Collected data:
━━━━━━━━━━━━━━━━━━━━━━━━━━━━━━

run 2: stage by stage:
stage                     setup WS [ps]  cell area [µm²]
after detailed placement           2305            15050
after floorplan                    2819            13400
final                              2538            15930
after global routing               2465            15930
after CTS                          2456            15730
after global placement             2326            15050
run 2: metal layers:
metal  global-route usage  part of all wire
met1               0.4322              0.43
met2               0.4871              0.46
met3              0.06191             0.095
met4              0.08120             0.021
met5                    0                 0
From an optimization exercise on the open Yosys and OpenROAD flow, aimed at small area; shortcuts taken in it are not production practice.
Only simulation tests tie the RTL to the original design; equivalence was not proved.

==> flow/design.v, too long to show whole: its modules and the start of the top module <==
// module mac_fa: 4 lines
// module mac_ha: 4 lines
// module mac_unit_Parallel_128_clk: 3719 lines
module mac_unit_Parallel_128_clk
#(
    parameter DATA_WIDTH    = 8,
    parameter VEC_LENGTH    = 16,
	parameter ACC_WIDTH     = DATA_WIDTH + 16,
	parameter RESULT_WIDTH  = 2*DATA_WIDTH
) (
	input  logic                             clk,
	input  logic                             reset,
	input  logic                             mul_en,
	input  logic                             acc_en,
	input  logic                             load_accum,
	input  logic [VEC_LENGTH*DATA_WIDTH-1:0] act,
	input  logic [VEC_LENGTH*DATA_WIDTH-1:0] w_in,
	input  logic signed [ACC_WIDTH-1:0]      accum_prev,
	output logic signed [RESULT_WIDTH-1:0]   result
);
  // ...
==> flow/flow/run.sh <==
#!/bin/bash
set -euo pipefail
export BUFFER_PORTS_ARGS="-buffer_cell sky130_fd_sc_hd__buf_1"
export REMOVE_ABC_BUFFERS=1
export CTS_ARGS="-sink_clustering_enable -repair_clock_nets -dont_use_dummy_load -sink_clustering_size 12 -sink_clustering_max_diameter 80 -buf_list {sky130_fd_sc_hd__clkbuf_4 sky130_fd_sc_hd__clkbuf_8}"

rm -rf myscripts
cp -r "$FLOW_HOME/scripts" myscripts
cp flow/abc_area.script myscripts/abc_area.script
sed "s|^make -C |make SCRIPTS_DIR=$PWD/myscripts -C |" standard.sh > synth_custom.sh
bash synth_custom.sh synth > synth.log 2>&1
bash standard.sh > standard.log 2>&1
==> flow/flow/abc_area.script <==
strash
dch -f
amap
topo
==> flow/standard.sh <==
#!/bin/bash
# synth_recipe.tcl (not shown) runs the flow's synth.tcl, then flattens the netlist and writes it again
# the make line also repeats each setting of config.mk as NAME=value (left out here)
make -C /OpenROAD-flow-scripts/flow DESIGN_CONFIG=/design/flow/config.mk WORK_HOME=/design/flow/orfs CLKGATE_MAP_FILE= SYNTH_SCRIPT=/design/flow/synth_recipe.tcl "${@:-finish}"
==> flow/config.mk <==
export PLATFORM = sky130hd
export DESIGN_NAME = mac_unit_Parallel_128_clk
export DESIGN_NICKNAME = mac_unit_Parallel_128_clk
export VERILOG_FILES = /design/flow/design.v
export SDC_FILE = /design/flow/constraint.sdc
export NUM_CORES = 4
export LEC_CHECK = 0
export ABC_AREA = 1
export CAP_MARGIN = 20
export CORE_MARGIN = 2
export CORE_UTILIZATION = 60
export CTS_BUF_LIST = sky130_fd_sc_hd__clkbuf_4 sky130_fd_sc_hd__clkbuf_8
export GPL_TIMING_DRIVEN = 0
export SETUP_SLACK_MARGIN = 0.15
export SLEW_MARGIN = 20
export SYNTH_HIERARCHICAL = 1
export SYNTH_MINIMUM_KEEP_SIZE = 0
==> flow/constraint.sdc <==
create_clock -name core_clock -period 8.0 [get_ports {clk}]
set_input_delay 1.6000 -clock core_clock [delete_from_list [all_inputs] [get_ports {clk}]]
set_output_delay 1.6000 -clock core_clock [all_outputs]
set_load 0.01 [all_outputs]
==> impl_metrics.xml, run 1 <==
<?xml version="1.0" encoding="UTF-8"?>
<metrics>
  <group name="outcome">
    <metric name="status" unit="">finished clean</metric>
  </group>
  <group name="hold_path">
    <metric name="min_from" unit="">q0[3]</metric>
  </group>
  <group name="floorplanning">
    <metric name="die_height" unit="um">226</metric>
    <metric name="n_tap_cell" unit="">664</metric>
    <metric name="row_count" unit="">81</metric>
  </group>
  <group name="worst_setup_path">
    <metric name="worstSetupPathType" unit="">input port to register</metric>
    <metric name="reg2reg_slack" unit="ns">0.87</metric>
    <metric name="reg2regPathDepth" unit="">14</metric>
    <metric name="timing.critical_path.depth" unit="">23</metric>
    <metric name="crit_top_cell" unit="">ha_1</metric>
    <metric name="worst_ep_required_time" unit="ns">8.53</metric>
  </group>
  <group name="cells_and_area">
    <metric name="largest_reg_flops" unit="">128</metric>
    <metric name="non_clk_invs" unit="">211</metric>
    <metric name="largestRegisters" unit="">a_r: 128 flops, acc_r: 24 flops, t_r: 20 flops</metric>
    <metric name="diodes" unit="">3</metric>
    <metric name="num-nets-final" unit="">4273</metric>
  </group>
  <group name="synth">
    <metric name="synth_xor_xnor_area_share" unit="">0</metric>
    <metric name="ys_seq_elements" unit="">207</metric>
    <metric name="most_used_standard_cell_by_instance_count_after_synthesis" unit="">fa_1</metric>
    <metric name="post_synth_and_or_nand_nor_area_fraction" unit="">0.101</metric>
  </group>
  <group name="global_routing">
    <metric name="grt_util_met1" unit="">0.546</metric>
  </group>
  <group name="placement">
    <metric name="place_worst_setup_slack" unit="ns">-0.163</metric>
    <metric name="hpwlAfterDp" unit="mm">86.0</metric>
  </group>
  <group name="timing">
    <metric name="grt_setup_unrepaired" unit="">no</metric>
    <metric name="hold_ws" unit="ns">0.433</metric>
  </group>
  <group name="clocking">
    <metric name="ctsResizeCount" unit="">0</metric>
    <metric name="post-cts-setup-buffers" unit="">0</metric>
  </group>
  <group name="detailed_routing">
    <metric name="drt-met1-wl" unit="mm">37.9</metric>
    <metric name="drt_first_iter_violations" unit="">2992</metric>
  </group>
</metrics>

━━━━━━━━━━━━━━━━━━━━━━━━━━━━━━

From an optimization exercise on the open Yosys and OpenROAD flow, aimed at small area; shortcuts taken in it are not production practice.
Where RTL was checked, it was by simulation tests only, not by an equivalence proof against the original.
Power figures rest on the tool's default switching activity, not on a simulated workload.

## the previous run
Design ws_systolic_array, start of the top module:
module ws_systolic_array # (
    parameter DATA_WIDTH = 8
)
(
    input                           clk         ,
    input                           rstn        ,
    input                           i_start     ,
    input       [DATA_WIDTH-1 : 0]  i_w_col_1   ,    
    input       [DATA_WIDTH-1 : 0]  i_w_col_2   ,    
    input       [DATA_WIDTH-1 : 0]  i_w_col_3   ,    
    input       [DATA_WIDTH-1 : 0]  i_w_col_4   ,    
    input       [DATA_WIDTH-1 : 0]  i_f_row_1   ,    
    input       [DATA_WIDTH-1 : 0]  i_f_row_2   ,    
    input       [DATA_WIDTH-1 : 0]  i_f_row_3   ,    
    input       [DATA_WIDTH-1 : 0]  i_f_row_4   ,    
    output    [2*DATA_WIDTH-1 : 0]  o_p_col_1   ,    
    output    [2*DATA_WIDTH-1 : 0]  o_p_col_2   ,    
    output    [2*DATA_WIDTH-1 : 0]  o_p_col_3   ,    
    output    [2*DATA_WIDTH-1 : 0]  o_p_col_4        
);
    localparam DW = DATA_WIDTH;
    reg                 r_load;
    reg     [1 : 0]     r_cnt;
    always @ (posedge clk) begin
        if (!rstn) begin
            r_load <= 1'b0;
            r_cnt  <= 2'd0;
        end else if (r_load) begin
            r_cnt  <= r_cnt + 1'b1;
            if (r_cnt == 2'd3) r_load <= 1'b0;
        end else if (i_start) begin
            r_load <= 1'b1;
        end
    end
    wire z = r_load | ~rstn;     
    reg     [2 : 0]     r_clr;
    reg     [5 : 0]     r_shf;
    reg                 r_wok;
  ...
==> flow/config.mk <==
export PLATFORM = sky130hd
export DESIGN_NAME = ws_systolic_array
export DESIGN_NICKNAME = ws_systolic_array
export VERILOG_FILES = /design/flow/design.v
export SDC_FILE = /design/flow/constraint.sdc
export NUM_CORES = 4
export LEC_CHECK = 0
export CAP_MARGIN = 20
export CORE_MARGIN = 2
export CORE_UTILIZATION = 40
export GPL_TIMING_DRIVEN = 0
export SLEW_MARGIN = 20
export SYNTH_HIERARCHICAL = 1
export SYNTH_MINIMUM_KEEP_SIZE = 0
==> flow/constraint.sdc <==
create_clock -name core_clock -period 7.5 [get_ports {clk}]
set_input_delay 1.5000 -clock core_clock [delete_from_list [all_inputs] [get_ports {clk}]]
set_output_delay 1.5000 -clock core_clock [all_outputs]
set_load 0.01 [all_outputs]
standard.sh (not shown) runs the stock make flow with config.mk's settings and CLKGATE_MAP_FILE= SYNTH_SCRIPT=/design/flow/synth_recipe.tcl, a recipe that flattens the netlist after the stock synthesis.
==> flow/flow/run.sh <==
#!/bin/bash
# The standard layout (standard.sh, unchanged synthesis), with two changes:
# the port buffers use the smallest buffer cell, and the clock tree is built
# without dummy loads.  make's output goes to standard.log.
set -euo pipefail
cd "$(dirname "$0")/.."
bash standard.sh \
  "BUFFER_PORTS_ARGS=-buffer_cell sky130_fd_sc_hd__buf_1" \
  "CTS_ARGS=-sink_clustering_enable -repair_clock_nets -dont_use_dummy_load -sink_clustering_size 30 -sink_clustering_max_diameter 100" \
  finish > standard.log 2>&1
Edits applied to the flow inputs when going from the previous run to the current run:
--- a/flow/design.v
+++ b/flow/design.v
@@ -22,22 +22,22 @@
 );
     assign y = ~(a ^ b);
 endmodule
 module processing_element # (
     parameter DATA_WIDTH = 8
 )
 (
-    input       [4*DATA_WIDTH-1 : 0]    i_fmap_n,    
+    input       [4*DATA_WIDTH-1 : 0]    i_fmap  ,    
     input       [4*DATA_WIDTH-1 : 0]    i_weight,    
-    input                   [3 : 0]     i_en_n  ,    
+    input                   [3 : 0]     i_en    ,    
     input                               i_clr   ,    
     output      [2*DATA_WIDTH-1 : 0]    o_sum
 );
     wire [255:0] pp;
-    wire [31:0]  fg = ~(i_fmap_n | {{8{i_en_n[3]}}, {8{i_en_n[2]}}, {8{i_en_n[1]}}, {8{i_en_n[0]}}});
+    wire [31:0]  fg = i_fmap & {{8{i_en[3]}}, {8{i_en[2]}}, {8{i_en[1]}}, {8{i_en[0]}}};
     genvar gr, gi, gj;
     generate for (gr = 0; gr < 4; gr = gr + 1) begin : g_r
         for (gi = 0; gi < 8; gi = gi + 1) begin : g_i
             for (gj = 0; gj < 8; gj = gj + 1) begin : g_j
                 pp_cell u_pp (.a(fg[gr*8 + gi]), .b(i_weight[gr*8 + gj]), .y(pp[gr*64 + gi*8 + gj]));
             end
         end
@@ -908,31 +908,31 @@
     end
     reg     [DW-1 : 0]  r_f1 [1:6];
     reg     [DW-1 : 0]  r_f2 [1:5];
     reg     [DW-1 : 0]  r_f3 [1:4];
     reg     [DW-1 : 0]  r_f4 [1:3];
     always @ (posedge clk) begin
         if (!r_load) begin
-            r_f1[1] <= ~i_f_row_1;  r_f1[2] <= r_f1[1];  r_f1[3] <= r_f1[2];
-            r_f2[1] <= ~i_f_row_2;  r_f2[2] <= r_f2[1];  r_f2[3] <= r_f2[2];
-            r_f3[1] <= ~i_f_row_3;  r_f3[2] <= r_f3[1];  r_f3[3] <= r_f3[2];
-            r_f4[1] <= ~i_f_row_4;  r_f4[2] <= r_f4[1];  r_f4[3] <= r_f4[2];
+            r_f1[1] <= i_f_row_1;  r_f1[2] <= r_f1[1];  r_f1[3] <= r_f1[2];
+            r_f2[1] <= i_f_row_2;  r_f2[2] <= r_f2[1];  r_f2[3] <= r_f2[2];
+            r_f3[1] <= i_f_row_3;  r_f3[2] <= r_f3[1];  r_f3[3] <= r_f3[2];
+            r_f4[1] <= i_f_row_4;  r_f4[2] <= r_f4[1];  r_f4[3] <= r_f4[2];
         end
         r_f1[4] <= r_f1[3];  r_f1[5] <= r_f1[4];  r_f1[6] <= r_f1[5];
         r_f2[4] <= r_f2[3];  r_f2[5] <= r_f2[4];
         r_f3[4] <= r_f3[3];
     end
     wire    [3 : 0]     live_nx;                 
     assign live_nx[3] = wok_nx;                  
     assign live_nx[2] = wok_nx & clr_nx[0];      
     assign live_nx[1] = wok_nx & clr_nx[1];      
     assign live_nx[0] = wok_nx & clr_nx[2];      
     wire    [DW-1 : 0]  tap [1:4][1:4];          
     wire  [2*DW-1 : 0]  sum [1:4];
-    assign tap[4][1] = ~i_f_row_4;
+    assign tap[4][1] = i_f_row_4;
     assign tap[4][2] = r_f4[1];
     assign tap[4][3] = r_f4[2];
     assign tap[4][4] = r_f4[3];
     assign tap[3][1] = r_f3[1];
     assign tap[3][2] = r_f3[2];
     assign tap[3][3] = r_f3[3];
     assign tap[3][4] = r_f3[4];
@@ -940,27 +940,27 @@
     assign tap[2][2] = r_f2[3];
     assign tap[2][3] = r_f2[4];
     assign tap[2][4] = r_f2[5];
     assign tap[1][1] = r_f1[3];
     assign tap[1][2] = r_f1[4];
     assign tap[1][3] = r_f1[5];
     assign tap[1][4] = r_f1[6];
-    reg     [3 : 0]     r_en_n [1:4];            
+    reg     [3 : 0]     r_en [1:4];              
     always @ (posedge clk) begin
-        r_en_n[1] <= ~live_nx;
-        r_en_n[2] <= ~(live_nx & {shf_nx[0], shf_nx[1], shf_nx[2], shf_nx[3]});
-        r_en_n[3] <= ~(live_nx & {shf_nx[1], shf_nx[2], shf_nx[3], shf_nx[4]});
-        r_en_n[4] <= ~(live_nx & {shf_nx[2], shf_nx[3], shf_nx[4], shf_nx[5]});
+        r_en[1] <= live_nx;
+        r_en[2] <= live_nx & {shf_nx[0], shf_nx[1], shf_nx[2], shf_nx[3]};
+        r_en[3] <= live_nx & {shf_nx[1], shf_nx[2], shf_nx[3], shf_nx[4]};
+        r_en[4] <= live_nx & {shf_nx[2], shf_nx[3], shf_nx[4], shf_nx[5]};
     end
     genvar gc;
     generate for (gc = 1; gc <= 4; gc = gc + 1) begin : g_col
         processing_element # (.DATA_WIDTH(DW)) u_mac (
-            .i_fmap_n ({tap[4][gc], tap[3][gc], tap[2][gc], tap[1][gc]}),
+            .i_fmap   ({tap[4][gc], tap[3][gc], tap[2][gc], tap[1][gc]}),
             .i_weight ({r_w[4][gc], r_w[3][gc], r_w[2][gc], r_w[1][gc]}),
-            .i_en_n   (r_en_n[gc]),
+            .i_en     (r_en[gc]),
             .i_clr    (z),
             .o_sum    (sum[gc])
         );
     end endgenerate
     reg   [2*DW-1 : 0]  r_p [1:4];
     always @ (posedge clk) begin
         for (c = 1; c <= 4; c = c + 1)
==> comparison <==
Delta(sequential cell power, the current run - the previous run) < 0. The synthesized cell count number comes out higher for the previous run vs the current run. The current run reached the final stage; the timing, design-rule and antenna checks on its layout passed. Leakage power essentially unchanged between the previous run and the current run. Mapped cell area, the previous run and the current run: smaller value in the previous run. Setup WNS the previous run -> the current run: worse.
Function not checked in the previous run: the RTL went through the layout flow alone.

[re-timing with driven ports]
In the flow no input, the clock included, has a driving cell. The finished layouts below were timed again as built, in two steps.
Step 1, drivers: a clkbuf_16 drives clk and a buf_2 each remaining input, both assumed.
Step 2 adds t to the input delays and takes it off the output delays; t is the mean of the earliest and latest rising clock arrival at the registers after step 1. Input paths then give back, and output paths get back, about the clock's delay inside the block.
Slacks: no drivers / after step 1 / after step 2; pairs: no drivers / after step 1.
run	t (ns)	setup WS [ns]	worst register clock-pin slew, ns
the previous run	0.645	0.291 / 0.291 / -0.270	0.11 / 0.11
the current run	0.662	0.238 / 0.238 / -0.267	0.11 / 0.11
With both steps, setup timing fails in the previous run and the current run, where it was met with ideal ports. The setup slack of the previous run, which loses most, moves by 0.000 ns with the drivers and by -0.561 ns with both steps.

━━━━━━━━━━━━━━━━━━━━━━━━━━━━━━

### Action item
Within these records, how many lines include the word "shown"? The reply should be that number alone.

### Completed exercise
2